Your answer should be the full set of records, printed exactly as they stand.

============

### ./run.sh
#!/bin/bash
# OpenROAD 26Q1-2900-gdf79404cd8, Yosys 0.63+post, stock flow scripts
make -C /OpenROAD-flow-scripts/flow DESIGN_CONFIG=/design/flow/config.mk WORK_HOME=/design/flow/orfs finish
### ./config.mk
export PLATFORM = sky130hd
export DESIGN_NAME = control
export DESIGN_NICKNAME = control
export VERILOG_FILES = /design/flow/design.v
export SDC_FILE = /design/flow/constraint.sdc
export NUM_CORES = 4
export LEC_CHECK = 1
export CORE_AREA = 10 10 70 70
export DIE_AREA = 0 0 80 80
### ./constraint.sdc
current_design control

set clk_period 2.2
set clk_io_pct 0.2

create_clock -name clk0 -period $clk_period [get_ports {clk}]

set non_clock_inputs [all_inputs -no_clocks]
set_input_delay [expr $clk_period * $clk_io_pct] -clock clk0 $non_clock_inputs
set_output_delay [expr $clk_period * $clk_io_pct] -clock clk0 [all_outputs]
### ./design.v
`timescale 1ns / 1ps
module control(
    input [3:0] select,
    input clk,rst_done,
    output bg0,c1,mar_c,mar_lr,rev_out,bln_out
    );
reg bg0_sig = 0;
reg c1_sig,mar_c_sig,mar_lr_sig,rev_c1_sig,bln_out_sig = 0;
reg rst_sig =0;
always @(posedge clk ) 
begin
case (select)
        1 :begin     
               bg0_sig = 1;
           end
        2 :begin     
               bln_out_sig = 1;
               bg0_sig = 1;
           end
        3 :begin     
               c1_sig =1;
           end
        4 :begin     
               c1_sig =1;
               rev_c1_sig =1;
           end 
        5 :begin     
               mar_c_sig = 1;
           end 
        6 :begin     
               mar_lr_sig = 1;
           end                        
  default :begin
               bg0_sig = 0;
               c1_sig =0;
               rev_c1_sig =0;
               bln_out_sig = 0;
               mar_c_sig = 0;
               mar_lr_sig =0;
           end
 endcase
 if(rst_done)
begin
               bg0_sig = 0;
               c1_sig =0;
               rev_c1_sig =0;
               bln_out_sig = 0;
               mar_c_sig = 0;
               mar_lr_sig =0;
end 
 end 
assign bg0 = bg0_sig;
assign c1 = c1_sig;
assign mar_c = mar_c_sig;
assign mar_lr = mar_lr_sig;
assign rev_out = rev_c1_sig ;
assign bln_out =bln_out_sig;
assign rst = rst_sig;           
endmodule        
==> flow_summary_export.csv <==
group,metric,value,unit
status,run_status,"finished, final reports clean",
final_timing,rsz0062_at_grt,"no",
synthesis,ys_area,235.2,sq um
clock_tree,cts_sinks,6,
clock_tree,clock.latency.late_pin,240,ps
pwr,power_density,598.4,nW/um^2
pwr,p_sw,0.05460,mW
pwr,ir_worst_vdd,0.1369,mV
pwr,p_leak,0.1456,nW
final_timing,skew,0,ps
grt,grt_first_pass_wirelength,1055,um
clock_tree,htreeDepth,1,
layout,num-fill-cells,401,
grt,grtUsageMet1,2.806,%
critical_path,cp_cell_sequence,"clkdlybuf4s50_1 -> and3_1 -> or4_4 -> nor2_1",
synthesis,synth_cell_types,10,
synthesis,yosysTopAreaCell,"dfxtp_1",
synthesis,syn_area,235.2,sq um
clock_tree,tritoncts,"done",
final_timing,maxSlewHeadroom,83.58,%
die,io_pins,12,
clock_tree,cts_max_path_buffers,2,
pwr,clockPowerShare,40.3,%
die,die_x,80,um
synthesis,yosysTopAreaCellShare,51.06,%
grt,grt_pass1_vias,206,
die,dieHeight,80,um
grt,grt_max_degree,9,
critical_path,crit_family,"simple AND/OR/NAND/NOR gates",
final_timing,hold_viol_final,0,
critical_path,crit_path_start,"select[2]",
pwr,p_sw_share,21.84,%
detailed_routing,ant_nets,0,
hold_path,hold_class,"reg -> reg",
critical_path,ff2ff_setup_slack,1430,ps
critical_path,worst_setup_path_endpoint,"mar_c_sig$_SDFFE_PP0N_",
detailed_routing,drt_wl_total,692,um
critical_path,cp_slowest_cell,"clkdlybuf4s50_1",
detailed_routing,via_per_inst,2.616,
critical_path,crit_path_end_kind,"register",
run,warnings,25,
synthesis,yosys_cells,27,
detailed_routing,num_vias,225,
layout,drive_above_1_share,12.50,%
critical_path,path_buffers,1,
final_timing,final_max_slew_viol_count,0,
layout,comb_area,107.6,sq um
synthesis,top_cells_by_area,"dfxtp_1, nor2_1, a21oi_1",
layout,syn2layout_area_growth,77.66,%
clock_tree,cts.repair.resized,0,
critical_path,startpoint_type,"input port",
grt,busiest_layer,"met3",
final_timing,setup_tns,0,ps
pwr,pwr-share-comb,13.7,%
placed_design,gp_congestion,0.7842,
grt,use_met3,3.636,%
die,core,3416,sq um
clock_tree,cts_buffers,3,
critical_path,critical_path_depth,4,
placed_design,hpwlAfterDp,563.4,um
critical_path,crit_type,"in -> reg",
final_timing,fmax,0.6229,GHz
grt,antenna_found_initial,0,
final_timing,worst_pin_slew,246.2,ps
detailed_routing,drt_pass1_iterations,4,
grt,grt_usage,2.320,%
run,cap_viol_max_count,0,
clock_tree,cts-root-buf,"clkbuf_4",
pwr,seqPwrFrac,46.0,%
pwr,intPower,0.1955,mW
critical_path,crit_required,2380,ps
clock_tree,cts_setup_buffers,0,
placed_design,place_area,395.4,sq um
synthesis,yosysSeqAreaShare,51.06,%
critical_path,slowest_delay,520,ps
synthesis,synth_warnings,2,
detailed_routing,drc,0,
synthesis,ys_ff,6,
detailed_routing,drtIter0Drc,14,
die,initCoreUtil,6.886,%
clock_tree,clkTransAtPathRegs,40,ps
layout,seqCellArea,120.1,sq um
final_timing,period_needed,1605,ps
detailed_routing,antennaDiodeCount,0,
die,row_count,21,
synthesis,syn_inst,27,
grt,grt_overflow_total,0,
layout,stdcell_area,417.9,sq um
layout,finalCoreUtilization,12.23,%
detailed_routing,avgRoutedWirePerCell,8.047,um
critical_path,r2r_end,"c1_sig$_SDFFE_PP0N_",
critical_path,crit_arrival,1780,ps
final_timing,period_used_share,72.97,%
final_timing,setup_viol,0,
grt,use_met2,2.087,%
clock_tree,hold_buffers,0,
critical_path,rr_worst_depth,2,
die,chipArea,6400,sq um
critical_path,path_max_fanout,8,
critical_path,crit-reg2reg-launch,"c1_sig$_SDFFE_PP0N_",
synthesis,synth.avg_cell_area,8.712,sq um
placed_design,portBuffers,11,
==> /design/flow/design.v <==
`timescale 1ns / 1ps
module SRAM(dat_in,addr_in,w_en,clk,read_d);
    input wire [3:0] dat_in;
    input wire [7:0] addr_in;
    input wire w_en, clk;
    output wire [3:0] read_d;
reg [3:0] ram[255:0] ;
reg [7:0] addr_reg = 8'b00000000;
reg [3:0] read_d_r = 4'b0000;
always @ (posedge clk)
begin
    if (w_en)begin
        ram[addr_in] = dat_in;
        addr_reg = addr_in;
        end
     else begin
        addr_reg = addr_in;
     end 
    read_d_r = ram[addr_reg];
    end
    assign read_d = read_d_r;
endmodule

============

> [TASK SOLUTION]:
### ./run.sh
#!/bin/bash
# OpenROAD 26Q1-2900-gdf79404cd8, Yosys 0.63+post, stock flow scripts
make -C /OpenROAD-flow-scripts/flow DESIGN_CONFIG=/design/flow/config.mk WORK_HOME=/design/flow/orfs finish
### ./config.mk
export PLATFORM = sky130hd
export DESIGN_NAME = control
export DESIGN_NICKNAME = control
export VERILOG_FILES = /design/flow/design.v
export SDC_FILE = /design/flow/constraint.sdc
export NUM_CORES = 4
export LEC_CHECK = 1
export CORE_AREA = 10 10 70 70
export DIE_AREA = 0 0 80 80
### ./constraint.sdc
current_design control

set clk_period 2.2
set clk_io_pct 0.2

create_clock -name clk0 -period $clk_period [get_ports {clk}]

set non_clock_inputs [all_inputs -no_clocks]
set_input_delay [expr $clk_period * $clk_io_pct] -clock clk0 $non_clock_inputs
set_output_delay [expr $clk_period * $clk_io_pct] -clock clk0 [all_outputs]
### ./design.v
`timescale 1ns / 1ps
module control(
    input [3:0] select,
    input clk,rst_done,
    output bg0,c1,mar_c,mar_lr,rev_out,bln_out
    );
reg bg0_sig = 0;
reg c1_sig,mar_c_sig,mar_lr_sig,rev_c1_sig,bln_out_sig = 0;
reg rst_sig =0;
always @(posedge clk ) 
begin
case (select)
        1 :begin     
               bg0_sig = 1;
           end
        2 :begin     
               bln_out_sig = 1;
               bg0_sig = 1;
           end
        3 :begin     
               c1_sig =1;
           end
        4 :begin     
               c1_sig =1;
               rev_c1_sig =1;
           end 
        5 :begin     
               mar_c_sig = 1;
           end 
        6 :begin     
               mar_lr_sig = 1;
           end                        
  default :begin
               bg0_sig = 0;
               c1_sig =0;
               rev_c1_sig =0;
               bln_out_sig = 0;
               mar_c_sig = 0;
               mar_lr_sig =0;
           end
 endcase
 if(rst_done)
begin
               bg0_sig = 0;
               c1_sig =0;
               rev_c1_sig =0;
               bln_out_sig = 0;
               mar_c_sig = 0;
               mar_lr_sig =0;
end 
 end 
assign bg0 = bg0_sig;
assign c1 = c1_sig;
assign mar_c = mar_c_sig;
assign mar_lr = mar_lr_sig;
assign rev_out = rev_c1_sig ;
assign bln_out =bln_out_sig;
assign rst = rst_sig;           
endmodule        
==> flow_summary_export.csv <==
group,metric,value,unit
status,run_status,"finished, final reports clean",
final_timing,rsz0062_at_grt,"no",
synthesis,ys_area,235.2,sq um
clock_tree,cts_sinks,6,
clock_tree,clock.latency.late_pin,240,ps
pwr,power_density,598.4,nW/um^2
pwr,p_sw,0.05460,mW
pwr,ir_worst_vdd,0.1369,mV
pwr,p_leak,0.1456,nW
final_timing,skew,0,ps
grt,grt_first_pass_wirelength,1055,um
clock_tree,htreeDepth,1,
layout,num-fill-cells,401,
grt,grtUsageMet1,2.806,%
critical_path,cp_cell_sequence,"clkdlybuf4s50_1 -> and3_1 -> or4_4 -> nor2_1",
synthesis,synth_cell_types,10,
synthesis,yosysTopAreaCell,"dfxtp_1",
synthesis,syn_area,235.2,sq um
clock_tree,tritoncts,"done",
final_timing,maxSlewHeadroom,83.58,%
die,io_pins,12,
clock_tree,cts_max_path_buffers,2,
pwr,clockPowerShare,40.3,%
die,die_x,80,um
synthesis,yosysTopAreaCellShare,51.06,%
grt,grt_pass1_vias,206,
die,dieHeight,80,um
grt,grt_max_degree,9,
critical_path,crit_family,"simple AND/OR/NAND/NOR gates",
final_timing,hold_viol_final,0,
critical_path,crit_path_start,"select[2]",
pwr,p_sw_share,21.84,%
detailed_routing,ant_nets,0,
hold_path,hold_class,"reg -> reg",
critical_path,ff2ff_setup_slack,1430,ps
critical_path,worst_setup_path_endpoint,"mar_c_sig$_SDFFE_PP0N_",
detailed_routing,drt_wl_total,692,um
critical_path,cp_slowest_cell,"clkdlybuf4s50_1",
detailed_routing,via_per_inst,2.616,
critical_path,crit_path_end_kind,"register",
run,warnings,25,
synthesis,yosys_cells,27,
detailed_routing,num_vias,225,
layout,drive_above_1_share,12.50,%
critical_path,path_buffers,1,
final_timing,final_max_slew_viol_count,0,
layout,comb_area,107.6,sq um
synthesis,top_cells_by_area,"dfxtp_1, nor2_1, a21oi_1",
layout,syn2layout_area_growth,77.66,%
clock_tree,cts.repair.resized,0,
critical_path,startpoint_type,"input port",
grt,busiest_layer,"met3",
final_timing,setup_tns,0,ps
pwr,pwr-share-comb,13.7,%
placed_design,gp_congestion,0.7842,
grt,use_met3,3.636,%
die,core,3416,sq um
clock_tree,cts_buffers,3,
critical_path,critical_path_depth,4,
placed_design,hpwlAfterDp,563.4,um
critical_path,crit_type,"in -> reg",
final_timing,fmax,0.6229,GHz
grt,antenna_found_initial,0,
final_timing,worst_pin_slew,246.2,ps
detailed_routing,drt_pass1_iterations,4,
grt,grt_usage,2.320,%
run,cap_viol_max_count,0,
clock_tree,cts-root-buf,"clkbuf_4",
pwr,seqPwrFrac,46.0,%
pwr,intPower,0.1955,mW
critical_path,crit_required,2380,ps
clock_tree,cts_setup_buffers,0,
placed_design,place_area,395.4,sq um
synthesis,yosysSeqAreaShare,51.06,%
critical_path,slowest_delay,520,ps
synthesis,synth_warnings,2,
detailed_routing,drc,0,
synthesis,ys_ff,6,
detailed_routing,drtIter0Drc,14,
die,initCoreUtil,6.886,%
clock_tree,clkTransAtPathRegs,40,ps
layout,seqCellArea,120.1,sq um
final_timing,period_needed,1605,ps
detailed_routing,antennaDiodeCount,0,
die,row_count,21,
synthesis,syn_inst,27,
grt,grt_overflow_total,0,
layout,stdcell_area,417.9,sq um
layout,finalCoreUtilization,12.23,%
detailed_routing,avgRoutedWirePerCell,8.047,um
critical_path,r2r_end,"c1_sig$_SDFFE_PP0N_",
critical_path,crit_arrival,1780,ps
final_timing,period_used_share,72.97,%
final_timing,setup_viol,0,
grt,use_met2,2.087,%
clock_tree,hold_buffers,0,
critical_path,rr_worst_depth,2,
die,chipArea,6400,sq um
critical_path,path_max_fanout,8,
critical_path,crit-reg2reg-launch,"c1_sig$_SDFFE_PP0N_",
synthesis,synth.avg_cell_area,8.712,sq um
placed_design,portBuffers,11,
==> /design/flow/design.v <==
`timescale 1ns / 1ps
module SRAM(dat_in,addr_in,w_en,clk,read_d);
    input wire [3:0] dat_in;
    input wire [7:0] addr_in;
    input wire w_en, clk;
    output wire [3:0] read_d;
reg [3:0] ram[255:0] ;
reg [7:0] addr_reg = 8'b00000000;
reg [3:0] read_d_r = 4'b0000;
always @ (posedge clk)
begin
    if (w_en)begin
        ram[addr_in] = dat_in;
        addr_reg = addr_in;
        end
     else begin
        addr_reg = addr_in;
     end 
    read_d_r = ram[addr_reg];
    end
    assign read_d = read_d_r;
endmodule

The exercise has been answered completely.